La presidente dell’Assemblea Nazionale Catalana, Elisenda Paluzie, nel suo intervento ha denunciato la violazione sistematica dei diritti civili e politici degli indipendentisti, chiedendo all’Unione Europea di attivare l’articolo 7 del trattato costitutivo e di privare lo Stato Spagnolo dei suoi diritti di voto e di rappresentanza all’interno delle istituzioni comunitarie.
Il deputato catalano Carles Riera, della CUP, ha fatto appello alla continuità della mobilitazione e all’unità del movimento popolare, definendo l’Unione Europea una “prigione dei popoli”, mentre il deputato di ERC Ruben Wagensberg ha detto che la Commissione Europea ha il dovere di pronunciarsi, “siamo abituati a vedere che si gira dall’altra parte di fronte alla violazione dei diritti individuali e collettivi”.
Il PDeCat del President Quim Torra, invece, non ha voluto partecipare alla mobilitazione, nonostante in prigione e sotto processo ci siano alcuni dei suoi esponenti di punta.

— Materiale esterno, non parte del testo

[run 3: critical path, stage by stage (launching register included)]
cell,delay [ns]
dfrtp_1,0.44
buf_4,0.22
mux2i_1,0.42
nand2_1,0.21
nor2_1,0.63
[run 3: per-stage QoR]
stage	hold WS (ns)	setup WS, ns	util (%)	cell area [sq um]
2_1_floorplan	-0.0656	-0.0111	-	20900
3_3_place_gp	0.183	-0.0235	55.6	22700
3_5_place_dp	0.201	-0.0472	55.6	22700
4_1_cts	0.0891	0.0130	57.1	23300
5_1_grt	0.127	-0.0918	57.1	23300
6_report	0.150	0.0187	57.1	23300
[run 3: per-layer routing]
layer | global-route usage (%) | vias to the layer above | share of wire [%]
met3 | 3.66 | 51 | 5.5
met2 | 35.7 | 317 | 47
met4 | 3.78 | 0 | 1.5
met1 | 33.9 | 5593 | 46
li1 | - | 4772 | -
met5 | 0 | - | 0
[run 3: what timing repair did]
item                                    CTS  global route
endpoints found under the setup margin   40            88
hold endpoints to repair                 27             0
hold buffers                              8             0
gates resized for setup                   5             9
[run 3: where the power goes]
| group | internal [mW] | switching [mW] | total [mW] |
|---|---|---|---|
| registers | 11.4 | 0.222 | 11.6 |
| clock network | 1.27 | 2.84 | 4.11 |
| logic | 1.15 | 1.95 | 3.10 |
--- config.mk ---
export PLATFORM = sky130hd
export DESIGN_NAME = keccak_hub
export DESIGN_NICKNAME = d
export VERILOG_FILES = /design/src/rtl/keccak_hub_pkg.sv /design/src/rtl/keccak_hub_ch_tracker.sv /design/src/rtl/keccak_hub.sv
export SDC_FILE = /design/constraint.sdc
export NUM_CORES = 1
export LEC_CHECK = 0
export ABC_AREA = 0
export ABC_CLOCK_PERIOD_IN_PS = 11400
export BUFFER_PORTS_ARGS = -buffer_cell sky130_fd_sc_hd__buf_2
export CORE_MARGIN = 2
export CORE_UTILIZATION = 57
export DETAILED_ROUTE_END_ITERATION = 8
export HOLD_SLACK_MARGIN = 0.12
export PLACE_DENSITY = 0.88
export SYNTH_ARGS = -nofsm -noshare
export SYNTH_HDL_FRONTEND = slang
export SYNTH_SLANG_ARGS = --single-unit
--- constraint.sdc ---
create_clock -name clk_i -period 11.4 [get_ports clk_i]
set_clock_uncertainty 0.2 [all_clocks]
set_input_delay 0.57 -clock clk_i [delete_from_list [all_inputs] [get_ports clk_i]]
set_output_delay 0.57 -clock clk_i [all_outputs]
set_load 0.03 [all_outputs]
`src/rtl/vga_window_scanout.sv`:
```
// VGA raster generator and scan-out stage for a centred 256x256x3-bit window.
// Pixel rate is Clock/2. Sync and colour are registered one pixel period behind the counters.
module vga_window_scanout #(
  parameter int         H_VISIBLE    = 640,
  parameter int         H_FRONT      = 16,
  parameter int         H_SYNC       = 96,
  parameter int         H_BACK       = 48,
  parameter int         V_VISIBLE    = 480,
  parameter int         V_FRONT      = 10,
  parameter int         V_SYNC       = 2,
  parameter int         V_BACK       = 33,
  parameter int         WIN_X        = 192,
  parameter int         WIN_Y        = 112,
  parameter logic [2:0] BORDER_COLOR = 3'b000
) (
  input  logic        Clock,
  input  logic        Reset,
  input  logic [2:0]  iColorFromMemory,
  output logic [15:0] oReadAddress,
  output logic [9:0]  oCurrentRow,
  output logic [9:0]  oCurrentCol,
  output logic        oVGA_HSync,
  output logic        oVGA_VSync,
  output logic        oVGA_R,
  output logic        oVGA_G,
  output logic        oVGA_B,
  output logic        oFrameStart
);

  localparam logic [9:0] H_LAST    = 10'(H_VISIBLE + H_FRONT + H_SYNC + H_BACK - 1);
  localparam logic [9:0] V_LAST    = 10'(V_VISIBLE + V_FRONT + V_SYNC + V_BACK - 1);
  localparam logic [9:0] H_VIS_END = 10'(H_VISIBLE);
  localparam logic [9:0] V_VIS_END = 10'(V_VISIBLE);
  localparam logic [9:0] HS_FIRST  = 10'(H_VISIBLE + H_FRONT);
  localparam logic [9:0] HS_LAST   = 10'(H_VISIBLE + H_FRONT + H_SYNC - 1);
  localparam logic [9:0] VS_FIRST  = 10'(V_VISIBLE + V_FRONT);
  localparam logic [9:0] VS_LAST   = 10'(V_VISIBLE + V_FRONT + V_SYNC - 1);
  localparam logic [9:0] WX_FIRST  = 10'(WIN_X);
  localparam logic [9:0] WX_LAST   = 10'(WIN_X + 255);
  localparam logic [9:0] WY_FIRST  = 10'(WIN_Y);
  localparam logic [9:0] WY_LAST   = 10'(WIN_Y + 255);
  localparam logic [7:0] WX_LOW    = 8'(WIN_X);
  localparam logic [7:0] WY_LOW    = 8'(WIN_Y);

  logic       pixelEn;
  logic [9:0] col;
  logic [9:0] row;
  logic       inWin;
  logic       inVisible;
  logic [7:0] winCol;
  logic [7:0] winRow;
  logic       hSync;
  logic       vSync;
  logic [2:0] rgb;
  logic       frameStart;

  // The low byte of (counter - origin) equals the difference of the low bytes,
  // so the window offsets are formed directly in 8 bits.
  always_comb begin
    // NOTE: every output of this block gets a default first, so no path leaves one unassigned (no latch).
    oReadAddress = 16'h0000;
    inWin     = (col >= WX_FIRST) && (col <= WX_LAST) && (row >= WY_FIRST) && (row <= WY_LAST);
    inVisible = (col < H_VIS_END) && (row < V_VIS_END);
    winCol    = col[7:0] - WX_LOW;
    winRow    = row[7:0] - WY_LOW;
    if (inWin) begin
      oReadAddress = {winRow, winCol};
    end
  end

  // NOTE: Reset is sampled on the clock edge only; it is not in the sensitivity list.
  always_ff @(posedge Clock) begin
    if (Reset) begin
      pixelEn    <= 1'b0;
      col        <= '0;
      row        <= '0;
      hSync      <= 1'b1;
      vSync      <= 1'b1;
      rgb        <= 3'b000;
      frameStart <= 1'b0;
    end else begin
      pixelEn    <= ~pixelEn;
      frameStart <= 1'b0;
      if (pixelEn) begin
        // Registered from the pre-edge counters: one pixel period of latency,
        // which also covers the one-Clock read latency of the video memory.
        hSync <= !((col >= HS_FIRST) && (col <= HS_LAST));
        vSync <= !((row >= VS_FIRST) && (row <= VS_LAST));
        if (inWin) begin
          rgb <= iColorFromMemory;
        end else if (inVisible) begin
          rgb <= BORDER_COLOR;
        end else begin
          rgb <= 3'b000;
        end

        if (col == H_LAST) begin
          col <= '0;
          if (row == V_LAST) begin
            row        <= '0;
            frameStart <= 1'b1;
          end else begin
            row <= row + 10'd1;
          end
        end else begin
          col <= col + 10'd1;
        end
      end
    end
  end

  assign oCurrentRow = row;
  assign oCurrentCol = col;
  assign oVGA_HSync  = hSync;
  assign oVGA_VSync  = vSync;
  assign oVGA_R      = rgb[2];
  assign oVGA_G      = rgb[1];
  assign oVGA_B      = rgb[0];
  assign oFrameStart = frameStart;

endmodule
```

Circa duemila persone hanno manifestato a Girona, e migliaia di manifestanti sono scesi in piazza nel resto delle località della Catalogna, alla fine della giornata si contano una cinquantina di concentramenti e cortei.
Indignazione ha suscitato un video, registrato con lo smartphone da un agente della polizia spagnola che scortava i prigionieri politici catalani, in cui questi e i manifestanti catalani che protestano al passaggio del convoglio sulle strade catalane vengono derisi.